While I have you, though, is the following just a really complicated
way to say `msgLength - 4`, or is there some other reason to do the
pointer math?

cancel_key_len = 5 + msgLength - (conn->inCursor - conn->inStart);

--Jacob

#10Heikki Linnakangas
heikki.linnakangas@enterprisedb.com
In reply to: Jacob Champion (#9)
Re: pgsql: Make cancel request keys longer

On 09/05/2025 01:28, Jacob Champion wrote:

On Thu, May 8, 2025 at 12:11 PM Heikki Linnakangas <hlinnaka@iki.fi> wrote:

Polished this up a tiny bit, and committed.

Thanks! I think the uint8->int change for cancel_key_len is more than
just cosmetic; it most likely fixes a bug where a key size of 256
wrapped around to 0. I'll double-check that this fixes that later;
I've gotten side-tracked from the protocol stuff a bit.

True, although I'm pretty sure you'd fail the later cross-check that the
whole message was consumed. ("message contents do not agree with length
in message type").
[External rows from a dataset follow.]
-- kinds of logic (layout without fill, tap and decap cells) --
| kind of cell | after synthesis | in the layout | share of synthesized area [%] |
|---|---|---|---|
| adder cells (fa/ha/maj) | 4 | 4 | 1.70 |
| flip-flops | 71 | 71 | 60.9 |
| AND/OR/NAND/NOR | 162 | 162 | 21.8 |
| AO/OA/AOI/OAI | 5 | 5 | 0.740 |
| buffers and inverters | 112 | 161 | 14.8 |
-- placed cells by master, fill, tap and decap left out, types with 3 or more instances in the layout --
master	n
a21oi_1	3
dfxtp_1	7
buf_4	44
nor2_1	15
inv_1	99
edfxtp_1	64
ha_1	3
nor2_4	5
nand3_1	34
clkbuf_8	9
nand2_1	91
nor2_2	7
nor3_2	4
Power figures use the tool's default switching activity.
**config.mk**
```make
export PLATFORM = sky130hd
export DESIGN_NAME = fp16_normalizer
export DESIGN_NICKNAME = d
export VERILOG_FILES = /design/src/rtl/fp16_pkg.sv /design/src/rtl/fp16_normalizer_exp_step.sv /design/src/rtl/fp16_normalizer.sv
export SDC_FILE = /design/constraint.sdc
export NUM_CORES = 1
export LEC_CHECK = 0
export BUFFER_PORTS_ARGS = -buffer_cell sky130_fd_sc_hd__buf_2
export CORE_UTILIZATION = 50
export DETAILED_ROUTE_END_ITERATION = 7
export PLACE_DENSITY = 0.8
export SKIP_CTS_REPAIR_TIMING = 1
export SLEW_MARGIN = 20
export SYNTH_ARGS = -nofsm -noshare
export SYNTH_HDL_FRONTEND = slang
export SYNTH_HIERARCHICAL = 1
export SYNTH_SLANG_ARGS = --single-unit
```
**constraint.sdc**
```tcl
create_clock -name clk -period 3.4 [get_ports clk]
set_input_delay 0.17 -clock clk [delete_from_list [all_inputs] [get_ports clk]]
set_output_delay 0.17 -clock clk [all_outputs]
set_load 0.02 [all_outputs]
```
[src/rtl/enc_pos_ctrl.sv]
// enc_pos_ctrl: encoder step position register with a debounced mode key.
// Define ENC_POS_WRAP_EN to wrap modulo POS_MAX+1 instead of saturating.
module enc_pos_ctrl #(
  parameter int WIDTH       = 8,
  parameter int POS_MAX     = 200,
  parameter int DB_LEN      = 16,
  parameter int COARSE_STEP = 4
) (
  input  logic             clk,
  input  logic             rst,
  input  logic             cnt,
  input  logic             dir,
  input  logic             sw,
  input  logic             clr,
  input  logic             ld_req,
  input  logic [WIDTH-1:0] ld_val,
  output logic             ld_ack,
  output logic [WIDTH-1:0] pos,
  output logic             mode,
  output logic             changed,
  output logic             at_lim
);

  localparam int DBW = $clog2(DB_LEN);
  localparam logic [WIDTH:0] PMAX  = (WIDTH+1)'(POS_MAX);
  localparam logic [WIDTH:0] CSTEP = (WIDTH+1)'(COARSE_STEP);
  localparam logic [DBW-1:0] DB_LAST = DBW'(DB_LEN - 1);
`ifdef ENC_POS_WRAP_EN
  localparam logic [WIDTH:0] MODV = PMAX + 1'b1;
`endif

  typedef enum logic [1:0] {
    IDLE,
    PRESS_WAIT,
    HELD,
    REL_WAIT
  } db_st_t;

  db_st_t         st, st_nxt;
  logic           sw_s1, sw_s2;
  logic [DBW-1:0] db_cnt, db_cnt_nxt;
  logic           tgl;
  logic           ld_arm;
  logic           do_ld;
  logic [WIDTH:0] cur, step, sum, dif, mv, nxt;

  // two-flop synchronizer for the raw key
  always_ff @(posedge clk) begin
    if (rst) begin
      sw_s1 <= 1'b0;
      sw_s2 <= 1'b0;
    end else begin
      sw_s1 <= sw;
      sw_s2 <= sw_s1;
    end
  end

  // debounce state and stability counter
  always_ff @(posedge clk) begin
    if (rst) begin
      st     <= IDLE;
      db_cnt <= '0;
    end else begin
      st     <= st_nxt;
      db_cnt <= db_cnt_nxt;
    end
  end

  // debounce next state; toggle only on a confirmed press
  always_comb begin
    st_nxt     = st;
    db_cnt_nxt = '0;
    tgl        = 1'b0;
    unique case (st)
      IDLE: begin
        if (sw_s2) st_nxt = PRESS_WAIT;
      end
      PRESS_WAIT: begin
        if (!sw_s2) begin
          st_nxt = IDLE;
        end else if (db_cnt == DB_LAST) begin
          st_nxt = HELD;
          tgl    = 1'b1;
        end else begin
          db_cnt_nxt = db_cnt + 1'b1;
        end
      end
      HELD: begin
        if (!sw_s2) st_nxt = REL_WAIT;
      end
      REL_WAIT: begin
        if (sw_s2) begin
          st_nxt = HELD;
        end else if (db_cnt == DB_LAST) begin
          st_nxt = IDLE;
        end else begin
          db_cnt_nxt = db_cnt + 1'b1;
        end
      end
      default: st_nxt = IDLE;
    endcase
  end

  // next position: clr beats load beats step
  always_comb begin
    cur  = {1'b0, pos};
    step = mode ? CSTEP : (WIDTH+1)'(1);
    sum  = cur + step;
    dif  = cur - step;
`ifdef ENC_POS_WRAP_EN
    if (dir) mv = (sum > PMAX) ? sum - MODV : sum;
    else     mv = (cur < step) ? dif + MODV : dif;
`else
    if (dir) mv = (sum > PMAX) ? PMAX : sum;
    else     mv = (cur < step) ? '0 : dif;
`endif
    do_ld = ld_req && ld_arm && !ld_ack && !clr;
    nxt   = cur;
    if (clr) begin
      nxt = '0;
    end else if (do_ld) begin
      nxt = ({1'b0, ld_val} > PMAX) ? PMAX : {1'b0, ld_val};
    end else if (cnt) begin
      nxt = mv;
    end
  end

  // position, mode, change pulse and load handshake
  always_ff @(posedge clk) begin
    if (rst) begin
      pos     <= '0;
      mode    <= 1'b0;
      changed <= 1'b0;
      ld_ack  <= 1'b0;
      ld_arm  <= 1'b1;
    end else begin
      pos     <= nxt[WIDTH-1:0];
      mode    <= mode ^ tgl;
      changed <= (nxt != cur);
      ld_ack  <= do_ld;
      if (!ld_req)    ld_arm <= 1'b1;
      else if (do_ld) ld_arm <= 1'b0;
    end
  end

`ifdef ENC_POS_WRAP_EN
  assign at_lim = 1'b0;
`else
  assign at_lim = (cur == '0) || (cur == PMAX);
`endif

endmodule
But it's fixed now in any case.

While I have you, though, is the following just a really complicated
way to say `msgLength - 4`, or is there some other reason to do the
pointer math?

cancel_key_len = 5 + msgLength - (conn->inCursor - conn->inStart);

Yes, it amounts to 'msgLength - 4'. I agree it looks pretty obscure. The
way to read it is:

/* full length of the message, including the type code byte and the
length field itself */
fullMsgLength = 5 + msgLength;

/* number of bytes consumed from the message so far */
lengthConsumed = (conn->inCursor - conn->inStart);

/* the cancel key consumes all the remaining bytes of the message */
cancel_key_len = fullMsgLength - lengthConsumed;

It didn't occur to me that you could write it simply as 'msgLength - 4'.
That depends on knowing that the preceding fields are exactly 4 bytes
long, but that's clear enough if we just add a comment on that, see
attached.

--
Heikki Linnakangas
Neon (https://neon.tech)

Attachments:

simplify-cancel_key_len-math.patchtext/x-patch; charset=UTF-8; name=simplify-cancel_key_len-math.patchDownload+5-1
#11Jacob Champion
jacob.champion@enterprisedb.com
In reply to: Heikki Linnakangas (#10)
Re: pgsql: Make cancel request keys longer

On Thu, May 8, 2025 at 11:38 PM Heikki Linnakangas <hlinnaka@iki.fi> wrote:

It didn't occur to me that you could write it simply as 'msgLength - 4'.
That depends on knowing that the preceding fields are exactly 4 bytes
long, but that's clear enough if we just add a comment on that, see
attached.

Sorry for the conference delay; this looks fine to me.

One of the side effects of the uint8 change is that the client now
accepts cancel keys up to roughly 30kb. Is that intended?